How someone has TSC can also vary by large amounts. TSC can be inherited from a parent, but about two-thirds of cases happen due to a new genetic change that occurs for the first time in the affected person. Some individuals have mosaicism, meaning the gene change is present in only some of their cells. Mosaicism can result in milder symptoms, and in some cases, it can make diagnosis more challenging, as standard genetic tests may not detect the change in blood samples alone.
Knowing which gene is affected, TSC1 or TSC2, can sometimes help families understand the types of symptoms to monitor for and what will inform healthcare decisions. While TSC2 mutations are often associated with more noticeable symptoms, this is not always the case, and each person’s experience is unique.

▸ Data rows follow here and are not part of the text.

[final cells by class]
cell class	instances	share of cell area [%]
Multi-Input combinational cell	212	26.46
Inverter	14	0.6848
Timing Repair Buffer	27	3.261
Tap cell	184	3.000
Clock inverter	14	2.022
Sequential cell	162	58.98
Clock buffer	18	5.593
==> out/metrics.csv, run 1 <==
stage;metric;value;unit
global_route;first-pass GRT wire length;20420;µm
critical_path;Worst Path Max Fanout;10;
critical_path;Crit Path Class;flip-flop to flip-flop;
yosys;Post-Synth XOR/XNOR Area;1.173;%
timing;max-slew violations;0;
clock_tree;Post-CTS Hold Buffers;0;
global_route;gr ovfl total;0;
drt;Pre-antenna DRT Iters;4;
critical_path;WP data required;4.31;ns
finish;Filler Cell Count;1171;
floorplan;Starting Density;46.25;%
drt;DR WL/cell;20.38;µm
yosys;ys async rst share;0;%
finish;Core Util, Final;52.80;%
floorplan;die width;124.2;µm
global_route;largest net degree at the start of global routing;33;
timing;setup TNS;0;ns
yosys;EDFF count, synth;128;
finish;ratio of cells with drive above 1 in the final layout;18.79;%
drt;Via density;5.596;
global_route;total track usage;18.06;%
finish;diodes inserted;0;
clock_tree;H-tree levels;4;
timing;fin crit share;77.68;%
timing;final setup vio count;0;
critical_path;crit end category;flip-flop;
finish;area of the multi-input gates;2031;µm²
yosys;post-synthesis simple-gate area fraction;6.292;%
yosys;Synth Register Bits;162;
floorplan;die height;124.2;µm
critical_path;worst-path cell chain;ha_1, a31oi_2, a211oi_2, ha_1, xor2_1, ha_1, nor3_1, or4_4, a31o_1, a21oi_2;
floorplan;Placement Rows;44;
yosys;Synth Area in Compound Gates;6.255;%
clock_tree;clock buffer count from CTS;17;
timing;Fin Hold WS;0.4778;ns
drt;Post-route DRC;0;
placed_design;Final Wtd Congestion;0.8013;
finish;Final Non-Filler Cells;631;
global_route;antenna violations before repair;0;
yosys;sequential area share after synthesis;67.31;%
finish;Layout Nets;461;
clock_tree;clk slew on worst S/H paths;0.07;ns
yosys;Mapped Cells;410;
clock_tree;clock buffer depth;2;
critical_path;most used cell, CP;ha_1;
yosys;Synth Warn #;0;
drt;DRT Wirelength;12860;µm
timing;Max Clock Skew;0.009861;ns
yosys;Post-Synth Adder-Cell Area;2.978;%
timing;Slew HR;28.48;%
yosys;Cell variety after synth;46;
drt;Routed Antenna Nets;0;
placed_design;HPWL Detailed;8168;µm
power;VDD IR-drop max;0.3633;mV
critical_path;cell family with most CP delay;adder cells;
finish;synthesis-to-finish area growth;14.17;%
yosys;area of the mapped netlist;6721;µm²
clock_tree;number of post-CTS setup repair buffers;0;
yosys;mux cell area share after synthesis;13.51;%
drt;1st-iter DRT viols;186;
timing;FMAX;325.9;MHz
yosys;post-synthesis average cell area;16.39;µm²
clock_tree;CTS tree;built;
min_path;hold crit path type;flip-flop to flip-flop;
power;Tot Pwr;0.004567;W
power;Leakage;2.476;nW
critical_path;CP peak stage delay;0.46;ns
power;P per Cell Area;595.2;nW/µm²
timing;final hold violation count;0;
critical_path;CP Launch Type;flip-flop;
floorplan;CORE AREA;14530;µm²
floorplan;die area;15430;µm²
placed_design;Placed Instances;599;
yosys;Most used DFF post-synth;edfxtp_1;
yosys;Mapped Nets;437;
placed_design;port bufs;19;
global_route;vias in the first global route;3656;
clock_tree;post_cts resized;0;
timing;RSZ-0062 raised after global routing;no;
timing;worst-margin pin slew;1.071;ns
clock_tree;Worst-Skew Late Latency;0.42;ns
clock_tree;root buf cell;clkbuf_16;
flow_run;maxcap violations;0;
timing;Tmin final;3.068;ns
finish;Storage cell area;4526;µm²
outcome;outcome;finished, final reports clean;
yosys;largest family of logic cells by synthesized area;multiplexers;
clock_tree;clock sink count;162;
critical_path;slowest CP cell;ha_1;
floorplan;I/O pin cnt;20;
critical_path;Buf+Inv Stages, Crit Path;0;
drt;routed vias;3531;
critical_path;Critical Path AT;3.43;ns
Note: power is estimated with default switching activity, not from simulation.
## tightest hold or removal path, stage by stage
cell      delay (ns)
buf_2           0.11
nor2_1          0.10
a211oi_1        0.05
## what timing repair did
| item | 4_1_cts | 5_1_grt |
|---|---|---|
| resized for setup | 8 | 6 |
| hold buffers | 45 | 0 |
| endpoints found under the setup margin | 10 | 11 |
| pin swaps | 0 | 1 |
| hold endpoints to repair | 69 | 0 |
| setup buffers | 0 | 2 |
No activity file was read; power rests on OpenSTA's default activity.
### src/rtl/load_store_unit.sv
// load_store_unit: MEM-stage load/store initiator with sub-word read-modify-write stores.
// Define LSU_MISALIGN_TRAP_EN to trap misaligned requests; otherwise low address bits are forced aligned.
module load_store_unit (
  input  logic        clk,
  input  logic        rst_n,
  input  logic        req_valid,
  output logic        req_ready,
  input  logic        req_write,
  input  logic [1:0]  req_size,
  input  logic        req_signed,
  input  logic [31:0] req_addr,
  input  logic [31:0] req_wdata,
  output logic        resp_valid,
  output logic [31:0] resp_rdata,
  output logic        resp_err,
  output logic [31:0] mem_addr,
  output logic [31:0] mem_wdata,
  output logic        mem_read,
  output logic        mem_write,
  input  logic [31:0] mem_rdata
);
  typedef enum logic [2:0] {IDLE, RD, RD_WAIT, RMW_RD, RMW_MERGE, WR, ERR} state_t;
  state_t state, nxt;
  logic [31:0] addr_q, merge_q, a_al, lane, ld, mask, merged;
  logic [1:0]  size_q;
  logic        signed_q, accept;
  logic [4:0]  sh;
  assign accept = req_valid && req_ready;
`ifdef LSU_MISALIGN_TRAP_EN
  logic mis;
  assign mis = (req_size == 2'b01 && req_addr[0]) || (req_size[1] && req_addr[1:0] != 2'b00);
  assign a_al = req_addr;
`else
  assign a_al = req_size == 2'b00 ? req_addr :
                req_size == 2'b01 ? {req_addr[31:1], 1'b0} : {req_addr[31:2], 2'b00};
`endif
  // Aligned accesses make the byte shift cover half and word lanes too.
  assign sh     = {addr_q[1:0], 3'b000};
  assign lane   = mem_rdata >> sh;
  assign ld     = size_q == 2'b00 ? {{24{signed_q & lane[7]}}, lane[7:0]} :
                  size_q == 2'b01 ? {{16{signed_q & lane[15]}}, lane[15:0]} : mem_rdata;
  assign mask   = size_q == 2'b00 ? 32'h0000_00ff : 32'h0000_ffff;
  assign merged = (mem_rdata & ~(mask << sh)) | ((merge_q & mask) << sh);
  always_ff @(posedge clk or negedge rst_n)
    if (!rst_n) state <= IDLE;
    else state <= nxt;
  always_comb begin
    nxt = state;
    case (state)
      IDLE:      if (accept) nxt = !req_write ? RD : req_size[1] ? WR : RMW_RD;
      RD:        nxt = RD_WAIT;
      RMW_RD:    nxt = RMW_MERGE;
      RMW_MERGE: nxt = WR;
      default:   nxt = IDLE;
    endcase
`ifdef LSU_MISALIGN_TRAP_EN
    if (state == IDLE && accept && mis) nxt = ERR;
`endif
  end
  always_comb begin
    req_ready = state == IDLE;
    mem_read  = state == RD || state == RMW_RD;
    mem_write = state == WR;
  end
  assign mem_addr  = {addr_q[31:2], 2'b00};
  assign mem_wdata = merge_q;
  // merge_q holds the store data from accept and is overwritten with the merged word.
  always_ff @(posedge clk or negedge rst_n)
    if (!rst_n) begin
      addr_q     <= '0;
      merge_q    <= '0;
      size_q     <= '0;
      signed_q   <= 1'b0;
      resp_valid <= 1'b0;
      resp_rdata <= '0;
    end else begin
      resp_valid <= state == RD_WAIT || state == WR || state == ERR;
      if (state == RD_WAIT) resp_rdata <= ld;
      else if (state == WR || state == ERR) resp_rdata <= '0;
      if (accept) begin
        addr_q   <= a_al;
        merge_q  <= req_wdata;
        size_q   <= req_size;
        signed_q <= req_signed;
      end
      if (state == RMW_MERGE) merge_q <= merged;
    end
`ifdef LSU_MISALIGN_TRAP_EN
  always_ff @(posedge clk or negedge rst_n)
    if (!rst_n) resp_err <= 1'b0;
    else resp_err <= state == ERR;
`else
  assign resp_err = 1'b0;
`endif
endmodule

### config.mk
export PLATFORM = sky130hd
export DESIGN_NAME = load_store_unit
export DESIGN_NICKNAME = d
export VERILOG_FILES = /design/src/rtl/load_store_unit.sv
export SDC_FILE = /design/constraint.sdc
export NUM_CORES = 1
export LEC_CHECK = 0
export CAP_MARGIN = 20
export CORE_MARGIN = 2
export CORE_UTILIZATION = 35
export DETAILED_ROUTE_END_ITERATION = 6
export GPL_ROUTABILITY_DRIVEN = 0
export PLACE_DENSITY_LB_ADDON = 0.25
export SYNTH_ARGS = -nofsm -noshare
export SYNTH_HDL_FRONTEND = slang
export SYNTH_SLANG_ARGS = --single-unit
### constraint.sdc
create_clock -name clk -period 1.6 [get_ports clk]
set_input_delay 0.24 -clock clk [delete_from_list [all_inputs] [get_ports clk]]
set_output_delay 0.24 -clock clk [all_outputs]
set_load 0.02 [all_outputs]
==> results.ini, run 1 <==
[run_status]
status=finished, violations left
failed_checks=setup timing

[place]
io_buffers=200
dpl.cell_count=1016
pre_cts_ws_ns=-0.378
place_hpwl_um=14500

[synthesis]
ys_warn_count=0
yosysSeqAreaShare=0.460
ys_seq_elements=103
netlist-cell-type-count=49
ys.flop_type=dfrtp_1
synthesis.area_mm2=0.00561
synthArstFlopShare=1.00
avgSynthCellArea_um2=9.23
syn_inst=608
synth_edf_count=0

[timing]
finalMaxSlewViolations=0
fmax_mhz=582
finalCritPeriodShare=1.07
setup_slack_ns=-0.119
rsz0062_at_grt=true
hold_viol=0
clock_skew_ns=0.00797
setup_viol_count_final=77
layout_min_cycle_time_ns=1.72

[die]
die_y_um=131
start_util=0.356
rows=46
coreArea_mm2=0.0158
die_w_um=131
io_pins=204
fp.dieArea_mm2=0.0171

[worst_setup_path]
cp_slowest_cell=dfrtp_2
cp_max_fo=16
r2r_cells=5
r2r_end=resp_rdata[17]$_DFFE_PN0P_
worstSetupPathType=flop to flop
cp-start-kind=flop
path_buf_inv=1
slowest_delay_ns=0.46
path_cells=mux2_4 > a221oi_4 > a211oi_4 > buf_12 > a221o_1
cp_top_family=compound AO/OA/AOI/OAI gates
cp.arrival_ns=1.95
r2r_slack_ns=-0.12
timing.rr.start=addr_q[0]$_DFFE_PN0P_
crit_required_ns=1.83
end_kind=flop

[power_and_ir_drop]
power_frac_comb=0.616
p_sw_frac=0.432
pwr-share-seq=0.265
power_density_mw_per_mm2=1980
vdd_drop_max_uv=811
clock_power_share=0.119
p_int_mw=10.0
leakage_nw=4.37
power_switching_mw=7.63

[layout]
layout-drive-gt1-share=0.213
layout_commonest_cell=nand2_1
final_cells=1042
antenna_cells=0
final_cell_mix=nand2_1, clkdlybuf4s50_1, dfrtp_1
nets=924
area_growth_pct=59.2

[clock_tree]
clockBufferDepth=2
cts-root-buf=clkbuf_16
cts.sinks=103
h-tree-depth=3
path_clk_slew_ns=0.07
cts_made_buffers=9
cts_tree=yes
clk_latency_ns=0.35

[global_route]
track_usage=0.229
gr-usage-met3=0.0415
grt_use_met1=0.301
grt_overflow_total=0
grt.busiest_layer=met2
antenna_found_initial=0
first_global_vias=5490
grt_pass1_wl_um=29900
grt_max_degree=40
met2_usage=0.392

[drt]
wl_per_cell_um=18.6
vias_per_cell=5.11
vias=5320
drt_iter0_markers=432
drc=0
wirelength_um=19300
firstDrtPassIters=5
ant_nets=0

[run]
max_cap_viol_count=0

[hold_path]
hold_path_class=input port to async pin

## worst max path at each step
stage                               start                    endpoint  slack (ns)  cells past startpoint
global placement            mem_rdata[23]  resp_rdata[26]$_DFFE_PN0P_       -0.37                      5
floorplan            state[0]$_DFFE_PN0P_       addr_q[0]$_DFFE_PN0P_       -0.02                      7
CTS                 addr_q[0]$_DFFE_PN0P_  resp_rdata[17]$_DFFE_PN0P_       -0.12                      5
global route         state[0]$_DFFE_PN0P_    mem_wdata[1]$_DFFE_PN0P_       -0.17                      6
detailed placement          mem_rdata[23]  resp_rdata[17]$_DFFE_PN0P_       -0.38                      5
finish              addr_q[0]$_DFFE_PN0P_  resp_rdata[17]$_DFFE_PN0P_       -0.12                      5
## per-stage QoR
stage	total power, mW	area (um^2)	TNS (ns)	utilization	hold slack, ns
6_report	17.7	8930	-4.14	0.566	0.383
5_1_grt	18.8	8930	-9.69	0.566	0.411
4_1_cts	17.4	8630	-4.06	0.547	0.391
3_5_place_dp	14.5	7990	-22.01	0.506	0.227
3_3_place_gp	14.3	7990	-21.36	0.506	0.219
2_1_floorplan	10.5	5650	-0.763	-	-0.0556
## layout make-up
| cell class | count | area, um^2 |
|---|---|---|
| sequential | 103 | 2580 |
| multi-input combinational | 420 | 2810 |
| clock buffer | 11 | 253 |
| inverter | 11 | 41.3 |
| fill | 1394 | 6840 |
| timing repair buffer | 276 | 2940 |
| clock inverter | 5 | 32.5 |
| tap | 216 | 270 |
## power by group through the flow
stage	Clock (mW)	Combinational, mW	Sequential, mW
after CTS	2.16	10.5	4.68
after detailed placement	0	9.85	4.68
after floorplan	0	5.23	5.28
final	2.10	10.9	4.68
after global routing	2.28	11.7	4.83
after global placement	0	9.65	4.65
## state kept, by name, summed over array words and instances (netlist names)
| name | cells |
|---|---|
| resp_valid | 1 |
| resp_rdata | 32 |
| mem_wdata | 32 |
| signed_q | 1 |
| addr_q | 32 |
| state | 3 |
| size_q | 2 |
## kinds of logic (layout without fill, tap and decap cells)
group	after synthesis	after routing	share of synthesized area
and+or+nand+nor	227	227	0.179
AOI/OAI and AO/OA	155	155	0.194
DFF	103	103	0.460
buffers and inverters	87	303	0.0984
muxes	35	35	0.0685
other	1	3	0.000669
## synthesized netlist by cell type (2+ instances only)
cell | number | share of area
inv_1 | 10 | 0.0067
o221ai_1 | 8 | 0.012
a22o_1 | 5 | 0.0078
a21boi_0 | 6 | 0.0080
nor2b_1 | 3 | 0.0033
buf_4 | 35 | 0.047
buf_2 | 21 | 0.019
o21ai_0 | 39 | 0.035
nor3_1 | 2 | 0.0018
nor3b_2 | 2 | 0.0045
a221oi_1 | 11 | 0.017
dfrtp_1 | 103 | 0.46
a21oi_1 | 20 | 0.018
o31ai_1 | 2 | 0.0027
o21ai_1 | 4 | 0.0036
nand2b_1 | 15 | 0.017
nand3_1 | 5 | 0.0045
clkbuf_1 | 10 | 0.0067
mux2i_1 | 22 | 0.039
a32oi_1 | 5 | 0.0078
a22oi_1 | 8 | 0.011
nand2_1 | 160 | 0.11
a31oi_1 | 10 | 0.011
o22ai_1 | 10 | 0.011
o211ai_1 | 2 | 0.0027
a2bb2oi_1 | 3 | 0.0047
mux2_2 | 10 | 0.020
and3_1 | 6 | 0.0067
nor3b_1 | 2 | 0.0027
a221o_1 | 17 | 0.030
nor2_1 | 24 | 0.016
o31a_1 | 2 | 0.0031
and3b_1 | 2 | 0.0031
buf_6 | 9 | 0.018
## what timing repair did
| item | 4_1_cts | 5_1_grt |
|---|---|---|
| endpoints found under the hold margin | 30 | 0 |
| gates cloned | 2 | 0 |
| endpoints found under the setup margin | 105 | 144 |
| pin swaps | 6 | 18 |
| setup buffers | 7 | 2 |
| hold buffers | 1 | 0 |
| resized for setup | 99 | 97 |
## routing by layer
layer,vias up,part of all wire
met5,-,0
met4,0,0.014
met3,23,0.055
met2,167,0.50
met1,2602,0.43
li1,2528,-
## worst reg2reg max path, cell delays in order, from the launching register on
cell and delay, ns:
dfrtp_2 0.46, mux2_4 0.33, a221oi_4 0.31, a211oi_4 0.07, buf_12 0.16, a221o_1 0.27
(Power assumes the default switching activity.)
==> run 2: changes to the inputs <==
REMOVE_ABC_BUFFERS = 1   (was default)
==> run 2 against run 1 <==
Effect of this change:
- the run still ends with setup timing left
- setup slack gained 0.0062 ns
- die area did not move
- sequential cell count unchanged
- routed wire length is 5.3% higher
- clock skew is 0.0014 ns higher
- register-to-register slack is essentially flat
- power increased by 3.8%
- combinational power about the same
- critical path type unchanged
- hold slack lost 0.16 ns
- first-iteration DRC count is 11% lower
- cell area rose by 1.2%
- highest routed layer unchanged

Current research is exploring these interactions in more detail. Researchers are examining how different changes in TSC1 and TSC2 affect the mTOR pathway and organ development, as well as the role of mosaicism in causing milder or variable symptoms. Scientists are also investigating additional genetic and biological factors that may influence how the condition presents, using cell models, organoids (mini versions of organs grown in labs), and animal studies to test potential therapies before clinical trials. By combining genetic data with patient registries, researchers hope to better predict symptom patterns, personalise care, and ultimately improve monitoring, treatment, and quality of life for people living with TSC.
More broadly, genetic testing can also connect families with clinical trials, research opportunities, and new therapies as they become available. It helps doctors personalise care and monitoring, ensuring that individuals receive the right support for their specific needs.
While the genetics of TSC can be complex, every discovery brings us closer to improved care and treatment options. Understanding the role of TSC1 and TSC2 — along with the broader factors that influence the condition — empowers families to make informed decisions, connect with support networks, and participate in research that is shaping the future of TSC care.